When Shaheen learned that the FCA was seeking a full-time representative on the island, someone to spread its message, someone to help build FCA-sponsored teams and a baseball-based ministry, he saw that as a divine message he could not ignore.
He was welcomed as an answered prayer. “He’s a special guy; he’s got all the tools that this role calls for,” said Bob Wiedemann, the FCA’s director of community sports.
“He’s got the heart for ministry. He has a passion for baseball. He has a heart for sharing life through the game of baseball.”
Lifestyle change
Shaheen’s commitment is open-ended, although he says he couldn’t imagine building any sort of decent foundation there in less than three years. He could spend a working lifetime on the island, too; he is just not sure.
This is a mission in the classic sense of the word — meaning there is no salary. He and his family will be provided a home on the grounds of a baseball academy that serves as a developmental facility for the San Francisco Giants. It is a three-bedroom, cinder block home, much sparer than their current one. But as Jodi said, “There are people on that island who live in shacks, who don’t have toilets or running water or electricity. So, we’re living in pretty good style.”
Beyond that, his ministry must rely upon donations. Already the Shaheens have received some support from the Wesleyan community as well as various churches in the area.
The working conditions will be a little different at his new post. While some of the Dominican baseball fields will be as nice as this one he leaves behind, he also will take his message to the villages’ rough-cut diamonds. Like the one he visited last summer where the infield was carved out by machete and the outfield grass was knee high.
“The gap between where Mike is and where he’s going is enormous. This is flat out nothing but a calling of God on his life and he has chosen to follow it,” Wiedemann said.

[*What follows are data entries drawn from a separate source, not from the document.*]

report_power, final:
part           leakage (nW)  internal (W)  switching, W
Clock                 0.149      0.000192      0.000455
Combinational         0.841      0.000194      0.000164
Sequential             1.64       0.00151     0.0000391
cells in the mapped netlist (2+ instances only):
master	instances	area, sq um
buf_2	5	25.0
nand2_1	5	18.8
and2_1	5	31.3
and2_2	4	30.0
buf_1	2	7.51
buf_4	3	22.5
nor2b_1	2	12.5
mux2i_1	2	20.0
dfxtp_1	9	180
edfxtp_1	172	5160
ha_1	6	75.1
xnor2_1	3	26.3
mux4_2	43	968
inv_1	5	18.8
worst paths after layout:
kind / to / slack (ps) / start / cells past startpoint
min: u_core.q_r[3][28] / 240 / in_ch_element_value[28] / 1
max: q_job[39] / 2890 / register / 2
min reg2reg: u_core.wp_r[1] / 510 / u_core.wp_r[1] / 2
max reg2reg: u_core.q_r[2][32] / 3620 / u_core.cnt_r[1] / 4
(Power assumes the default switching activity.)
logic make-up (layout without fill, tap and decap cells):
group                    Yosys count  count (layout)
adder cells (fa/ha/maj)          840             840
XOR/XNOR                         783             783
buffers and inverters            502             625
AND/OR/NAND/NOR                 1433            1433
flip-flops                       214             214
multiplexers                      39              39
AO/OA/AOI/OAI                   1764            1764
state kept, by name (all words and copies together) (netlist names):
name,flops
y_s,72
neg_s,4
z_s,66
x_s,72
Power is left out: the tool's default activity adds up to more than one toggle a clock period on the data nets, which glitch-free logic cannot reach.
### src/design/tcpc_pkg.sv
// Shared types and constants of the text cell priority compositor.
package tcpc_pkg;

  localparam int GLYPH_W     = 8;
  localparam int COLOR_W     = 16;
  localparam int ORDER_W     = 16;
  localparam int COORD_W     = 12;
  localparam int COLS_REG_W  = 8;
  localparam int ROWS_REG_W  = 7;
  localparam int CFG_DATA_W  = 8;
  localparam int CFG_INDEX_W = 1;
  localparam int IN_TDATA_W  = 80;
  localparam int IN_TUSER_W  = 2;
  localparam int OUT_TDATA_W = 40;

  localparam int COLS_RESET = 80;
  localparam int ROWS_RESET = 25;

  localparam logic [GLYPH_W-1:0] BLANK_GLYPH = 8'h20;
  localparam logic [COLOR_W-1:0] BLANK_COLOR = 16'h0000;
  localparam logic [ORDER_W-1:0] EMPTY_ORDER = 16'hFFFF;

  typedef enum logic [IN_TUSER_W-1:0] {
    REQ_CLEAR = 2'd0,
    REQ_DRAW  = 2'd1,
    REQ_READ  = 2'd2,
    REQ_NOP   = 2'd3
  } req_kind_t;

  typedef enum logic [CFG_INDEX_W-1:0] {
    REG_SCREEN_COLS = 1'b0,
    REG_SCREEN_ROWS = 1'b1
  } cfg_reg_t;

  typedef enum logic {
    ST_RUN,
    ST_SWEEP
  } eng_state_t;

  // glyph sits in the lowest bits
  typedef struct packed {
    logic signed [ORDER_W-1:0] order;
    logic [COLOR_W-1:0]        color;
    logic [GLYPH_W-1:0]        glyph;
  } cell_t;

  typedef struct packed {
    logic      valid;
    req_kind_t kind;
    logic      hit;
    cell_t     data;
  } stage_t;

  typedef struct packed {
    logic advance;
    logic sweeping;
    logic clear_pending;
  } eng_status_t;

  localparam cell_t BLANK_CELL = '{order: EMPTY_ORDER, color: BLANK_COLOR, glyph: BLANK_GLYPH};

endpackage

### src/design/tcpc_addr_gen.sv
// Request decode, clipping and cell address generation (first pipeline stage).
module tcpc_addr_gen #(
  parameter int MAX_COLS = 128,
  parameter int MAX_ROWS = 64,
  localparam int DEPTH = MAX_COLS * MAX_ROWS,
  localparam int AW    = (DEPTH > 1) ? $clog2(DEPTH) : 1,
  localparam int ECW   = $clog2(MAX_COLS + 1),
  localparam int ERW   = $clog2(MAX_ROWS + 1),
  localparam int CW    = (MAX_COLS > 1) ? $clog2(MAX_COLS) : 1,
  localparam int RW    = (MAX_ROWS > 1) ? $clog2(MAX_ROWS) : 1
) (
  input  logic                                clk,
  input  logic                                rst_n,
  input  logic                                accept_i,
  input  logic                                advance_i,
  input  logic [tcpc_pkg::IN_TDATA_W-1:0]     tdata_i,
  input  logic [tcpc_pkg::IN_TUSER_W-1:0]     tuser_i,
  input  logic [ECW-1:0]                      eff_cols_i,
  input  logic [ERW-1:0]                      eff_rows_i,
  output tcpc_pkg::stage_t                    s1_o,
  output logic [AW-1:0]                       s1_addr_o
);

  logic signed [tcpc_pkg::COORD_W-1:0] pos_x;
  logic signed [tcpc_pkg::COORD_W-1:0] pos_y;
  logic [tcpc_pkg::COORD_W-1:0]        char_offset;
  tcpc_pkg::req_kind_t                 kind;
  logic signed [13:0]                  col;
  logic                                col_ok;
  logic                                row_ok;
  logic [AW-1:0]                       addr;
  tcpc_pkg::stage_t                    s1_nxt;
  tcpc_pkg::stage_t                    s1_r;
  logic [AW-1:0]                       s1_addr_r;

  assign pos_x       = tdata_i[11:0];
  assign pos_y       = tdata_i[23:12];
  assign char_offset = tdata_i[35:24];
  assign kind        = tcpc_pkg::req_kind_t'(tuser_i);

  // draws place the glyph at the string start plus its offset
  always_comb begin
    if (kind == tcpc_pkg::REQ_DRAW) begin
      col = {pos_x[11], pos_x[11], pos_x} + {2'b00, char_offset};
    end else begin
      col = {pos_x[11], pos_x[11], pos_x};
    end
  end

  assign col_ok = !col[13] && (col[12:0] < 13'(eff_cols_i));
  assign row_ok = !pos_y[11] && (pos_y[10:0] < 11'(eff_rows_i));

  // row * cols + col stays below DEPTH, so arithmetic modulo 2^AW is exact
  assign addr = AW'(pos_y[RW-1:0]) * AW'(eff_cols_i) + AW'(col[CW-1:0]);

  always_comb begin
    s1_nxt            = '0;
    s1_nxt.valid      = accept_i;
    s1_nxt.kind       = kind;
    s1_nxt.hit        = col_ok && row_ok;
    s1_nxt.data.glyph = tdata_i[43:36];
    s1_nxt.data.color = tdata_i[59:44];
    s1_nxt.data.order = tdata_i[75:60];
  end

  always_ff @(posedge clk) begin
    if (!rst_n) begin
      s1_r <= '0;
    end else if (advance_i) begin
      s1_r <= s1_nxt;
    end
  end

  always_ff @(posedge clk) begin
    if (advance_i) begin
      s1_addr_r <= addr;
    end
  end

  assign s1_o      = s1_r;
  assign s1_addr_o = s1_addr_r;

endmodule
==> config.mk <==
export PLATFORM = sky130hd
export DESIGN_NAME = mcsq_div
export DESIGN_NICKNAME = d
export VERILOG_FILES = /design/src/sv/multichannel_step_quantised_clock_defines.svh /design/src/sv/mcsq_pkg.sv /design/src/sv/mcsq_div.sv
export SDC_FILE = /design/constraint.sdc
export NUM_CORES = 1
export LEC_CHECK = 0
export ABC_CLOCK_PERIOD_IN_PS = 5350
export BUFFER_PORTS_ARGS = -buffer_cell sky130_fd_sc_hd__buf_2
export CORE_MARGIN = 1
export CORE_UTILIZATION = 45
export CTS_CLUSTER_DIAMETER = 40
export CTS_CLUSTER_SIZE = 14
export DETAILED_ROUTE_END_ITERATION = 10
export GPL_TIMING_DRIVEN = 0
export PLACE_DENSITY = 0.69
export SYNTH_ARGS = -nofsm -noshare
export SYNTH_HDL_FRONTEND = slang
export SYNTH_SLANG_ARGS = --single-unit
==> constraint.sdc <==
create_clock -name clk -period 5.35 [get_ports clk]
set_input_delay 0.2675 -clock clk [delete_from_list [all_inputs] [get_ports clk]]
set_output_delay 0.2675 -clock clk [all_outputs]
set_load 0.1 [all_outputs]
[src/sv/crf_pkg.sv]
package crf_pkg;

    localparam int COLOR_W     = 24;
    localparam int COORD_W     = 12;
    localparam int CLIP_W      = 9;
    localparam int REG_W       = 9;
    localparam int APB_DATA_W  = 32;
    localparam int APB_ADDR_W  = 3;
    localparam int QUEUE_DEPTH = 4;
    localparam int QPTR_W      = $clog2(QUEUE_DEPTH);

    localparam logic [COLOR_W-1:0] COLOR_BLACK = 24'h000000;
    localparam logic [COLOR_W-1:0] COLOR_WHITE = 24'hFFFFFF;

    localparam logic REG_FRAME_WIDTH  = 1'b0;
    localparam logic REG_FRAME_HEIGHT = 1'b1;

    typedef enum logic [1:0] {
        MODE_PLAIN  = 2'd0,
        MODE_BORDER = 2'd1,
        MODE_READ   = 2'd2,
        MODE_UNUSED = 2'd3
    } t_mode;

    typedef enum logic {
        CMD_FILL = 1'b0,
        CMD_READ = 1'b1
    } t_cmd_kind;

    typedef struct packed {
        t_mode                      mode;
        logic signed [COORD_W-1:0]  x_a;
        logic signed [COORD_W-1:0]  y_a;
        logic signed [COORD_W-1:0]  x_b;
        logic signed [COORD_W-1:0]  y_b;
        logic [COLOR_W-1:0]         fill_color;
    } t_in_item;

    typedef struct packed {
        logic [COLOR_W-1:0] pixel_color;
        logic               read_valid;
    } t_out_item;

    typedef struct packed {
        logic [REG_W-1:0] width;
        logic [REG_W-1:0] height;
    } t_frame;

    typedef struct packed {
        logic              skip;
        logic [CLIP_W-1:0] x0;
        logic [CLIP_W-1:0] x1;
        logic [CLIP_W-1:0] y0;
        logic [CLIP_W-1:0] y1;
    } t_box;

    typedef struct packed {
        t_cmd_kind          kind;
        logic               last;
        t_box               box;
        logic [COLOR_W-1:0] color;
    } t_cmd;

    typedef struct packed {
        logic full;
        logic empty;
    } t_queue_status;

    function automatic t_box clip_box(
        input logic signed [COORD_W:0] l,
        input logic signed [COORD_W:0] t,
        input logic signed [COORD_W:0] r,
        input logic signed [COORD_W:0] b,
        input t_frame                  f
    );
        logic signed [COORD_W+1:0] wm1;
        logic signed [COORD_W+1:0] hm1;
        logic signed [COORD_W+1:0] el;
        logic signed [COORD_W+1:0] et;
        logic signed [COORD_W+1:0] er;
        logic signed [COORD_W+1:0] eb;
        logic signed [COORD_W+1:0] cl;
        logic signed [COORD_W+1:0] ct;
        logic signed [COORD_W+1:0] cr;
        logic signed [COORD_W+1:0] cb;
        t_box                      box;
        wm1 = $signed({5'b0, f.width}) - 14'sd1;
        hm1 = $signed({5'b0, f.height}) - 14'sd1;
        el  = $signed({l[COORD_W], l});
        et  = $signed({t[COORD_W], t});
        er  = $signed({r[COORD_W], r});
        eb  = $signed({b[COORD_W], b});
        cl  = (el < 14'sd0) ? 14'sd0 : el;
        ct  = (et < 14'sd0) ? 14'sd0 : et;
        cr  = (er > wm1) ? wm1 : er;
        cb  = (eb > hm1) ? hm1 : eb;
        box.skip = (cl > cr) || (ct > cb);
        box.x0   = cl[CLIP_W-1:0];
        box.x1   = cr[CLIP_W-1:0];
        box.y0   = ct[CLIP_W-1:0];
        box.y1   = cb[CLIP_W-1:0];
        return box;
    endfunction

endpackage

[src/sv/crf_queue.sv]
module crf_queue (
    input  logic          i_clk,
    input  logic          i_rst_n,
    input  logic          i_push,
    input  crf_pkg::t_cmd i_cmd,
    input  logic          i_pop,
    output crf_pkg::t_cmd o_cmd,
    output crf_pkg::t_queue_status o_status
);
    import crf_pkg::*;

    t_cmd              r_entry [QUEUE_DEPTH];
    logic [QPTR_W-1:0] r_wr_ptr;
    logic [QPTR_W-1:0] r_rd_ptr;
    logic [QPTR_W:0]   r_count;
    logic [QPTR_W-1:0] n_wr_ptr;
    logic [QPTR_W-1:0] n_rd_ptr;
    logic [QPTR_W:0]   n_count;
    logic              w_push;
    logic              w_pop;

    assign o_status.full  = (r_count == (QPTR_W+1)'(QUEUE_DEPTH));
    assign o_status.empty = (r_count == '0);
    assign w_push = i_push && !o_status.full;
    assign w_pop  = i_pop && !o_status.empty;
    assign o_cmd  = r_entry[r_rd_ptr];

    always_comb begin
        n_wr_ptr = w_push ? r_wr_ptr + 1'b1 : r_wr_ptr;
        n_rd_ptr = w_pop ? r_rd_ptr + 1'b1 : r_rd_ptr;
        n_count  = r_count;
        if (w_push && !w_pop) begin
            n_count = r_count + 1'b1;
        end else if (w_pop && !w_push) begin
            n_count = r_count - 1'b1;
        end
    end

    always_ff @(posedge i_clk) begin
        if (!i_rst_n) begin
            r_wr_ptr <= '0;
            r_rd_ptr <= '0;
            r_count  <= '0;
        end else begin
            r_wr_ptr <= n_wr_ptr;
            r_rd_ptr <= n_rd_ptr;
            r_count  <= n_count;
        end
    end

    always_ff @(posedge i_clk) begin
        if (w_push) begin
            r_entry[r_wr_ptr] <= i_cmd;
        end
    end

endmodule

[config.mk]
export PLATFORM = sky130hd
export DESIGN_NAME = crf_queue
export DESIGN_NICKNAME = d
export VERILOG_FILES = /design/src/sv/crf_pkg.sv /design/src/sv/crf_queue.sv
export SDC_FILE = /design/constraint.sdc
export NUM_CORES = 1
export LEC_CHECK = 0
export BUFFER_PORTS_ARGS = -buffer_cell sky130_fd_sc_hd__buf_2
export CAP_MARGIN = 5
export CORE_AREA = 2 2 159 161
export DETAILED_ROUTE_END_ITERATION = 8
export DIE_AREA = 0 0 161 163
export GPL_TIMING_DRIVEN = 0
export PLACE_DENSITY = 0.63
export SYNTH_ARGS = -nofsm -noshare
export SYNTH_HDL_FRONTEND = slang
export SYNTH_SLANG_ARGS = --single-unit
export TNS_END_PERCENT = 5
[constraint.sdc]
create_clock -name i_clk -period 3.3 [get_ports i_clk]
set_input_delay 0.33 -clock i_clk [delete_from_list [all_inputs] [get_ports i_clk]]
set_output_delay 0.33 -clock i_clk [all_outputs]
set_load 0.005 [all_outputs]
Word level (Yosys, flattened, before mapping)

Memory sizes are Yosys's and may differ from the RTL's. A register that Yosys moved wholly into a read port is not among the register bits.
Cells that the tools add are included.
W data, S select, Z words.

Bits in registers: 7
RAM bits: 252
Input bits: 67
Output and inout port bits: 65
Logic and storage cells: 25
Memories kept: 1

Add/subtract/negate cells: 4
Eq/ne operators: 1
Multiplexer cells: 6
Reductions and logical operators: 10

Memories:

| name    | words | bits a word | rd ports | clocked after Yosys merged registers in | wr ports | RTL line        | text |
|---|---|---|---|---|---|---|---|
| r_entry | 4     | 63          | 1        | 1                                       | 1        | crf_queue.sv:12 | `t_cmd r_entry [QUEUE_DEPTH];` |

Operators with widths:

| operator              | number |
|---|---|
| $mux W3               | 2 |
| $add A2 B1 Y2 const B | 2 |
| $logic_and A1 B1 Y1   | 4 |
| $logic_not A1 Y1      | 4 |
| $mux W2               | 2 |
| $add A3 B1 Y3 const B | 1 |
| $eq A3 B3 Y1 const B  | 1 |
| $logic_not A3 Y1      | 1 |
| $sub A3 B1 Y3 const B | 1 |
| $mux W1               | 2 |
| $reduce_bool A2 Y1    | 1 |

Depth between registers and ports, before layout

Word-level depth: 7
Mapped depth: 9
Depth with buffers taken out: 8

Worst setup path before layout

OpenSTA, ideal clock, no wires.

Path type: register to register
Start: register r_count[0]
End: memory r_entry[0][0] (netlist bit) (enable)
Library setup time: 0.428 ns
Arrival time: 2.308 ns
Data required time: 2.872 ns
Setup slack: 0.564 ns
Cell stages (with the launch flop): 5
Buffers on the path: 1
Period minus slack after synthesis: 2.736 ns
Path through: dfxtp_1 -> nor3b_2 -> nor2b_1 -> buf_2 -> and2_1

RTL lines:

| what                     | RTL line        | text |
|---|---|---|
| start: declaration       | crf_queue.sv:15 | `logic [QPTR_W:0] r_count;` |
| start signal: assignment | crf_queue.sv:47 | `r_count <= n_count;` |
| end: declaration         | crf_queue.sv:12 |  |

Getting there is half the battle.
Trying to sell a home in this economic climate has been agony. It seems a question now of just how many thousands of dollars they are willing to lose in the transaction.
They have found a new home for their dog, but are still looking for one for their two 10-year-old cats.
At least the children seem to be taking well to the idea of the move. Jodi said that during the family’s visit to the island last summer, whenever they were driving into the Giants complex, little Grace announced, “We’re home, we’re home!”
As for her older half-brother, “Wyman has heard so much about it from the people at Wesleyan that he feels like it’s his job — he’s going to go over there and tell people about Jesus,” Jodi said.
Other family members were not so sure.
Shaheen said he has heard plenty of questions from kin, most of them wondering how he could pick up and leave such a good life here. What he gets most from friends is, “I could never do something like that.”
He tries as best he can to explain that there is a reason such dramatic life choices are framed as “callings,” not “suggestions.”
“I kept thinking that, with the three championships and the success we had — the players in college, in the pros, all the influence it seems like I have around here — that still God wants me to do something different,” he said.
Everyone at Wesleyan seems to love the baseball coach and would love to see him stay. Even an umpire bear-hugged the coach at home plate Tuesday.
Their affection makes it no easier for him to leave.
Yet leaving is a part of his Wesleyan legacy, along with the championships and the 200-plus career victories.
After he has shipped out — his family taking all it can squeeze into two suitcases each — what remains is an example.
It’s one duly noted by Wesleyan senior Justin Stevens: “He has shown us what it means to give sacrificially to something you believe in.”